As observed by one author,13 “[i]t is possible, but unlikely, that in a particular instance a foreign central bank might be deemed to be part of the foreign state itself, comparable to the case of a ministry of finance or treasury. In modern practice, a central bank is much more likely to be organized as a separate entity, at least in part because some degree of separation from the government is perceived as important to the credible conduct of monetary policy by a central bank.”14

Terms: ‘Organ’ and ‘Agency’

As seen, the plaintiff in Deutsche Bundesbank did not test the German Bank’s bad service defense, and therefore, the court had no reason to scrutinize its cogency. A different plaintiff, however, might have gone the extra step to show that Congress itself intended the terms “organ”15 and “agency or instrumentality” to include foreign central banks. The House Report16 states that:

entities which meet the definition of an “agency or instrumentality of a foreign state” could assume a variety of forms, including a state trading corporation, a mining enterprise, a transport organization such as a shipping line or airline, a steel company, a central bank, an export association, a governmental procurement agency or a department or ministry which acts and is suable in its own name. 17 (emphasis supplied)

The more resourceful plaintiff might also have cited Ernest T. Patrikis, then deputy general counsel of the Federal Reserve Bank of New York, who, when the FSIA was under discussion in Congress, said that central banks are organs under the FSIA.18 In such a case, service could conceivably be made under §1608(b)(2) which allows service by delivery of the summons “to either an officer, a managing or general agent, or to any other agent authorized by appointment or by law to receive service of process in the United States.” Although a plaintiff might not have an easy time proving proper service under (b)(2),19 nevertheless it cannot be ruled out that a given court might deem service under this alternative method valid if the foreign central bank were served at its United States premises.20

Substantial/Strict Compliance

Why then shouldn’t service which is in “substantial compliance” with §1608(b)(2) be sufficient when made on a central bank’s representative office in the United States?
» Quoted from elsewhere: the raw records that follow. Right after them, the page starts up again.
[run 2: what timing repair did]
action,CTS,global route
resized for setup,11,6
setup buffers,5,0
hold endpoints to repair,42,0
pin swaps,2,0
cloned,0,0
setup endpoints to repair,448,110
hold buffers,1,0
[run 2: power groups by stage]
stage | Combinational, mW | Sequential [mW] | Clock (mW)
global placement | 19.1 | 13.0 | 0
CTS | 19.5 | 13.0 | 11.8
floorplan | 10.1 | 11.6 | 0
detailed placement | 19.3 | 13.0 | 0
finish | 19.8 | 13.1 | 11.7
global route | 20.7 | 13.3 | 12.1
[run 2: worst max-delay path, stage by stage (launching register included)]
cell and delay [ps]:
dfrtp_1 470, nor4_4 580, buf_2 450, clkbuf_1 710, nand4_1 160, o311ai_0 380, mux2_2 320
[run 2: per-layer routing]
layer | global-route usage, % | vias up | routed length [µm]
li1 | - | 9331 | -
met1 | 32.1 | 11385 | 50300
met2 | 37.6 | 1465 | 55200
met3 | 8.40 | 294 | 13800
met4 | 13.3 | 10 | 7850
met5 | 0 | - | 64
### src/rtl/cpu_ctrl_mc_if.sv
// cpu_ctrl_mc_if: ready-handshaked memory port between the control unit (master) and BRAM port A (slave).
interface cpu_ctrl_mc_if #(
   parameter int DATA_W = 16,
   parameter int ADDR_W = 16
);
   logic              mem_req;
   logic              mem_we;
   logic [ADDR_W-1:0] mem_addr;
   logic [DATA_W-1:0] mem_wdata;
   logic              mem_ready;
   logic [DATA_W-1:0] mem_rdata;
   modport master (output mem_req, mem_we, mem_addr, mem_wdata, input mem_ready, mem_rdata);
   modport slave (input mem_req, mem_we, mem_addr, mem_wdata, output mem_ready, mem_rdata);
endinterface
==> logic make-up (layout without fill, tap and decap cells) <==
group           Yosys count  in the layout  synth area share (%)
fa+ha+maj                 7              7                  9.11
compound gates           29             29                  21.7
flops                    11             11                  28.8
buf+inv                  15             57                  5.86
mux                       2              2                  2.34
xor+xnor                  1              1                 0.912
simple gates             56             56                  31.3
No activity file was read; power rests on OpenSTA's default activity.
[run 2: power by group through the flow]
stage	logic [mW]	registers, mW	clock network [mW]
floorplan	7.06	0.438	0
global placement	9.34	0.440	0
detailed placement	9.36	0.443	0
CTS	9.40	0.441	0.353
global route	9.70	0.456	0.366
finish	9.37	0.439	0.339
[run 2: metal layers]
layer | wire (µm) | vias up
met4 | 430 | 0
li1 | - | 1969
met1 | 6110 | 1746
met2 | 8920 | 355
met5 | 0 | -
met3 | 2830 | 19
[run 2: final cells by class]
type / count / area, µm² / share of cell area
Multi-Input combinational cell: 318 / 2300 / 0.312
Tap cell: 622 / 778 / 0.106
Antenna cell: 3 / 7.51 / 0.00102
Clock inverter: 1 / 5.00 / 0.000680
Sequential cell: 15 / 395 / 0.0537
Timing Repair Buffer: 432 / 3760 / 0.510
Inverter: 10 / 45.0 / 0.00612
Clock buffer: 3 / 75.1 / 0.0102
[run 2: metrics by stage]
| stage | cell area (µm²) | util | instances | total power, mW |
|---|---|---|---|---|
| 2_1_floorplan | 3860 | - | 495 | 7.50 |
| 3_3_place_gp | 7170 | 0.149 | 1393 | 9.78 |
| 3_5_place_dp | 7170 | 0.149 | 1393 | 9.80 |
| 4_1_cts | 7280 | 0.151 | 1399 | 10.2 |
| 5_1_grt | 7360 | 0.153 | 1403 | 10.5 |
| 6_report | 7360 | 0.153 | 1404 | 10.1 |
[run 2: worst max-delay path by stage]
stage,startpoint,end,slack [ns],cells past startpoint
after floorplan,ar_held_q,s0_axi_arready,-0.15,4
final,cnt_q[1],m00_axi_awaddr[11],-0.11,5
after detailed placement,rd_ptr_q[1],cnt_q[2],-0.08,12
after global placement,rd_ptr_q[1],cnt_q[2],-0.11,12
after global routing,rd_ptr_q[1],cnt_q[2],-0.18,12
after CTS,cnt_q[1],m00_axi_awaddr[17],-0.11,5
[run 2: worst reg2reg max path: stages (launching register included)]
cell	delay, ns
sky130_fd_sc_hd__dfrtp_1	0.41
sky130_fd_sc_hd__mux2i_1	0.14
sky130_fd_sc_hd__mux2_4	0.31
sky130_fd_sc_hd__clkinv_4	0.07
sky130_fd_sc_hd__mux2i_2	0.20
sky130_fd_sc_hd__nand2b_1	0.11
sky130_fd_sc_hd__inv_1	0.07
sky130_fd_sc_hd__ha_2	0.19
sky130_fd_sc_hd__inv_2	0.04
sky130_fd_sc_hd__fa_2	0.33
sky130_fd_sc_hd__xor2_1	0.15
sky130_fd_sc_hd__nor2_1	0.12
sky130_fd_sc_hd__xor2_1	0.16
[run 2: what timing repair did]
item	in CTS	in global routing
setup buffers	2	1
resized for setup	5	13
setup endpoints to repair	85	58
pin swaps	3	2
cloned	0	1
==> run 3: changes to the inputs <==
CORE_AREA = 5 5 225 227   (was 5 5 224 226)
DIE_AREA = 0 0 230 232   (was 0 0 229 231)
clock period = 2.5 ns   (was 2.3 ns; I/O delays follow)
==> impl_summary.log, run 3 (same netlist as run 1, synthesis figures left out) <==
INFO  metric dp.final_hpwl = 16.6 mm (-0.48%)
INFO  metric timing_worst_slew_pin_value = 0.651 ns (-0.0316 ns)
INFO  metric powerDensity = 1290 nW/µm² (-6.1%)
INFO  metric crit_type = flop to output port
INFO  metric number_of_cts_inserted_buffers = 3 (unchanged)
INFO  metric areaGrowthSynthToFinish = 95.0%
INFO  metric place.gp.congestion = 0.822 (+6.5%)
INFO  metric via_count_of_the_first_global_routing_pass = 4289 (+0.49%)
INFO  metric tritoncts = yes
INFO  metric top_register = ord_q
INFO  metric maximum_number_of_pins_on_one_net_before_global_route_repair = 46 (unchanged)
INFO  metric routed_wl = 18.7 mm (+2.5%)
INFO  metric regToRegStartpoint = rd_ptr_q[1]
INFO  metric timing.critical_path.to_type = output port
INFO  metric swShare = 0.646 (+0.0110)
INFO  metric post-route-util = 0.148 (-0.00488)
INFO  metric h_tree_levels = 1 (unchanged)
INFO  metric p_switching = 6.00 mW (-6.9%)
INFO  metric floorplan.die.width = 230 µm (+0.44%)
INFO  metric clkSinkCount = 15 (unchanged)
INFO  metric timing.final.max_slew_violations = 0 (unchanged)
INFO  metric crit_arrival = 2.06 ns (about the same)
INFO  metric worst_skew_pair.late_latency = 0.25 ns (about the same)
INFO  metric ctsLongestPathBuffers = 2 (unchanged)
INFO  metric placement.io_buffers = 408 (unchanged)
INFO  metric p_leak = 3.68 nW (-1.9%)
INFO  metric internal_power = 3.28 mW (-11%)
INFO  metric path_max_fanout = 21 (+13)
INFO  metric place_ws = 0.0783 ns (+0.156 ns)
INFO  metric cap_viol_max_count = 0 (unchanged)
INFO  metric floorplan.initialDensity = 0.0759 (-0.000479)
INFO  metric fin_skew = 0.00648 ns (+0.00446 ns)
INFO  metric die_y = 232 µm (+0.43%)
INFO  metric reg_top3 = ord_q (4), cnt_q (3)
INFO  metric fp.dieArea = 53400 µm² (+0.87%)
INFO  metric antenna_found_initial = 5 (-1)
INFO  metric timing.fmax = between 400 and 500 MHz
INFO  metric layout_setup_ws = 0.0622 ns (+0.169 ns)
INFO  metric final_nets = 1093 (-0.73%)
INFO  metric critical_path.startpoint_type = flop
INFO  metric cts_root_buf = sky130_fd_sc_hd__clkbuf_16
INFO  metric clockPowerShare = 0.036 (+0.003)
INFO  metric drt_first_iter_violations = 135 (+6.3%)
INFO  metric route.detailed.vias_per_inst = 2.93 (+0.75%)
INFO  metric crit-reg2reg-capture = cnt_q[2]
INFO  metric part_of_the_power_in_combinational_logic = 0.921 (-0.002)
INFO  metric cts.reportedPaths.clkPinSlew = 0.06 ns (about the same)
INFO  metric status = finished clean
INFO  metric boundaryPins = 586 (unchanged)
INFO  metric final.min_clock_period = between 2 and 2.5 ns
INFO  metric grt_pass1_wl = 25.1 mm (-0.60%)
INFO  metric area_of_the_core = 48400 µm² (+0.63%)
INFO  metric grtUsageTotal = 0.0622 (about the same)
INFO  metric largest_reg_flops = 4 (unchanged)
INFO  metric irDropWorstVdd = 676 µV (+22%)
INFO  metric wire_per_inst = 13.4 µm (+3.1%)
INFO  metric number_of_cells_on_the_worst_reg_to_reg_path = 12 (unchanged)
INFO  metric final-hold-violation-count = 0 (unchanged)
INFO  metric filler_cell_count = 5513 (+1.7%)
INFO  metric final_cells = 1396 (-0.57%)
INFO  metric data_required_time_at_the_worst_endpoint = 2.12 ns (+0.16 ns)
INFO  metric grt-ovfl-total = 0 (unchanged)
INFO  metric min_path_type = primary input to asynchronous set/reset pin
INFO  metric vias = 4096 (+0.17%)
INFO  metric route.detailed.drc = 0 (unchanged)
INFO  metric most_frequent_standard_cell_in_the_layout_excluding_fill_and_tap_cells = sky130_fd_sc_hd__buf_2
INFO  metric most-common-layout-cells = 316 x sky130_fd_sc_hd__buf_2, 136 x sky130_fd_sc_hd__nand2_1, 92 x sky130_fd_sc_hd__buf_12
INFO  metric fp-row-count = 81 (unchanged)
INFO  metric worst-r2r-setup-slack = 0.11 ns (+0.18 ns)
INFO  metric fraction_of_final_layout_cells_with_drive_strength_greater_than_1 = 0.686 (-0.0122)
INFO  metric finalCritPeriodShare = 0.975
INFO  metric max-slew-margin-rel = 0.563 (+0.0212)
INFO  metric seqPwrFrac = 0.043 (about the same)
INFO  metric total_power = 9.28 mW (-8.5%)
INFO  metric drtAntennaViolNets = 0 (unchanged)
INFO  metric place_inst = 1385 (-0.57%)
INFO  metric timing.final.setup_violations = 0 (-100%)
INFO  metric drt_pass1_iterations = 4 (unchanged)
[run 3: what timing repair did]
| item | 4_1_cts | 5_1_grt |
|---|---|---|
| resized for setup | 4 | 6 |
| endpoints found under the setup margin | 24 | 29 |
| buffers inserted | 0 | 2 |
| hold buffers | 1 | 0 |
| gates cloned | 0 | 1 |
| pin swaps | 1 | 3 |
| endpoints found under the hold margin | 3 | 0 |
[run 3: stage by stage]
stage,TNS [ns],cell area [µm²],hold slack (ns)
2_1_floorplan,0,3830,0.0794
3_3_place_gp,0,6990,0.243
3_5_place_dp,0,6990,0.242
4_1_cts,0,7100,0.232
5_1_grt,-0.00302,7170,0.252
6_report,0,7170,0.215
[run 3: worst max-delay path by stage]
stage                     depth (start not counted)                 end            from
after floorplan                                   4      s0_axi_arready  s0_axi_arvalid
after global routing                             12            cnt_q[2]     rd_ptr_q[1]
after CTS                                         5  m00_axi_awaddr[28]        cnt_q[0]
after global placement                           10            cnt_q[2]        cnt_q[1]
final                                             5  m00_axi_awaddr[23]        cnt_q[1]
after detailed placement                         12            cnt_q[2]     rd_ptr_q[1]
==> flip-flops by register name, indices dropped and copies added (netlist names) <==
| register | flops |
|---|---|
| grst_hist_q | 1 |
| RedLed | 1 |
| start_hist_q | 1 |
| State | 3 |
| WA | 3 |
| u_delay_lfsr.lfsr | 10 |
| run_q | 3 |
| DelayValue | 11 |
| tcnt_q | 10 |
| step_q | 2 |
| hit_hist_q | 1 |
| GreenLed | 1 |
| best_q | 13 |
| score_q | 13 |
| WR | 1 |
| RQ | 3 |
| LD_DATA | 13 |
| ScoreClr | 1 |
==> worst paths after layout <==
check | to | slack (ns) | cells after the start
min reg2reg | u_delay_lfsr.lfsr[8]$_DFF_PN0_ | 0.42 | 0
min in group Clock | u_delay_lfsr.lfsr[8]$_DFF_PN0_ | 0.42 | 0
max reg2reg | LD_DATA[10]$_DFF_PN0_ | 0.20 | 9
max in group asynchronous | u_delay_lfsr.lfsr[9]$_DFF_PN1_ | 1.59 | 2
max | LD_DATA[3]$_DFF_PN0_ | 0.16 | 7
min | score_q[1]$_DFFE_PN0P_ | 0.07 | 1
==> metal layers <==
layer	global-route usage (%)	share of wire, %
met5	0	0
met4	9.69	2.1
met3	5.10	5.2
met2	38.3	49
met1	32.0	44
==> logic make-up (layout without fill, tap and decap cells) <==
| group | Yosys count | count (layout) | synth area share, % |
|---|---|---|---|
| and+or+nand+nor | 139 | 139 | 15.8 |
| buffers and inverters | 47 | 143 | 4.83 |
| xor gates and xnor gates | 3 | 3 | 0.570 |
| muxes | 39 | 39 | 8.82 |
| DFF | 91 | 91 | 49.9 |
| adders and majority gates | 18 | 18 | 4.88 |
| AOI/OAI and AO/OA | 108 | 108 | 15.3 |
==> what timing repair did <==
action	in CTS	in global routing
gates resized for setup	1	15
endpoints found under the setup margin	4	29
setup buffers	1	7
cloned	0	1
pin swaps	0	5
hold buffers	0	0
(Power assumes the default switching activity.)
File: src/rtl/mem_access_seq.sv
// mem_access_seq: multicycle memory-access and exception-entry sequencer; in clk, reset, start, op, exc_req, exc_code; out iord_sel, mem_wr, ir_wr, mdr_wr, epc_wr, pc_vec_wr, ready, done, illegal_op
module mem_access_seq
  import mem_ctrl_pkg::*;
#(
  parameter int MEM_WAIT = 2
) (
  input  logic       clk,
  input  logic       reset,
  input  logic       start,
  input  logic [2:0] op,
  input  logic       exc_req,
  input  logic [1:0] exc_code,
  output logic [2:0] iord_sel,
  output logic       mem_wr,
  output logic       ir_wr,
  output logic       mdr_wr,
  output logic       epc_wr,
  output logic       pc_vec_wr,
  output logic       ready,
  output logic       done,
  output logic       illegal_op
);
  state_t state, state_nx;
  logic [2:0] sel_q, op_q;
  logic [1:0] code_q;
  logic exc_q, pend, ill_q, wzero, accept, go_acc, go_exc, is_store;
  assign accept = state == IDLE && !pend && start && !exc_req;
  assign go_acc = accept && op <= OP_SSTORE;
  assign go_exc = state == IDLE && pend;
  assign is_store = !exc_q && (op_q == OP_STORE || op_q == OP_SSTORE);
  always_ff @(posedge clk)
    if (reset) begin
      state <= IDLE;
      sel_q <= SEL_PC;
      op_q <= OP_FETCH;
      code_q <= EXC_INVALID;
      exc_q <= 1'b0;
      pend <= 1'b0;
      ill_q <= 1'b0;
    end else begin
      state <= state_nx;
      ill_q <= accept && op > OP_SSTORE;
      // a new request on the launch edge re-arms the flag for a follow-up entry
      pend <= exc_req || (pend && !go_exc);
      if (exc_req) code_q <= exc_code;
      if (go_exc) begin
        sel_q <= exc_sel(code_q);
        exc_q <= 1'b1;
      end else if (go_acc) begin
        sel_q <= op_sel(op);
        op_q <= op;
        exc_q <= 1'b0;
      end
    end
  always_comb begin
    state_nx = IDLE;
    unique case (state)
      IDLE:    state_nx = (go_exc || go_acc) ? ADDR : IDLE;
      ADDR:    state_nx = WAIT;
      WAIT:    state_nx = wzero ? (is_store ? DONE : CAPTURE) : WAIT;
      CAPTURE: state_nx = DONE;
      DONE:    state_nx = IDLE;
      default: state_nx = IDLE;
    endcase
  end
  mem_wait_timer u_timer (
    .clk(clk),
    .reset(reset),
    .load(state == ADDR),
    .load_val(3'(MEM_WAIT - 1)),
    .zero(wzero)
  );
  assign iord_sel = state == IDLE ? SEL_PC : sel_q;
  assign mem_wr = state == ADDR && is_store;
  assign epc_wr = state == ADDR && exc_q;
  assign ir_wr = state == CAPTURE && !exc_q && op_q == OP_FETCH;
  assign mdr_wr = state == CAPTURE && (exc_q || op_q != OP_FETCH);
  assign done = state == DONE;
  assign pc_vec_wr = state == DONE && exc_q;
  assign ready = state == IDLE && !pend;
  assign illegal_op = ill_q;
endmodule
The rationale for differentiating between service of process which is in “substantial compliance” with the FSIA’s service procedures, and which is generally accepted when service upon an agency or instrumentality of a foreign state is at issue, and, on the other hand, “strict compliance” when service is made upon a foreign state is concisely explained by the U.S. Court of Appeals for the District of Columbia Circuit in Transaereo v. La Fuerza Aerea Boliviana,21 discussing the House Report22:

Section 1608(b)(3) allows simple delivery “if reasonably calculated to give actual notice,” showing that Congress was there concerned with substance rather than form; but the analogous subsection of §1608(a) says nothing about actual notice. The distinction is neatly tailored to the differences between “foreign states” and “agencies or instrumentalities.” The latter, typically international commercial enterprises, often possess a sophisticated knowledge of the United States legal system that other organs of foreign governments may lack. Cf. Practical Concepts Inc. v. Republic of Bolivia, 811 F.2d 1543, 1546 (D.C.Cir. 1987) (in suit against foreign state, the rule that objections to personal jurisdiction are waived by an appearance should be sparingly applied because of foreign unfamiliarity with legal process). Thus §1608(a) mandates service of the Ministry of Foreign Affairs, the department most likely to understand American procedure.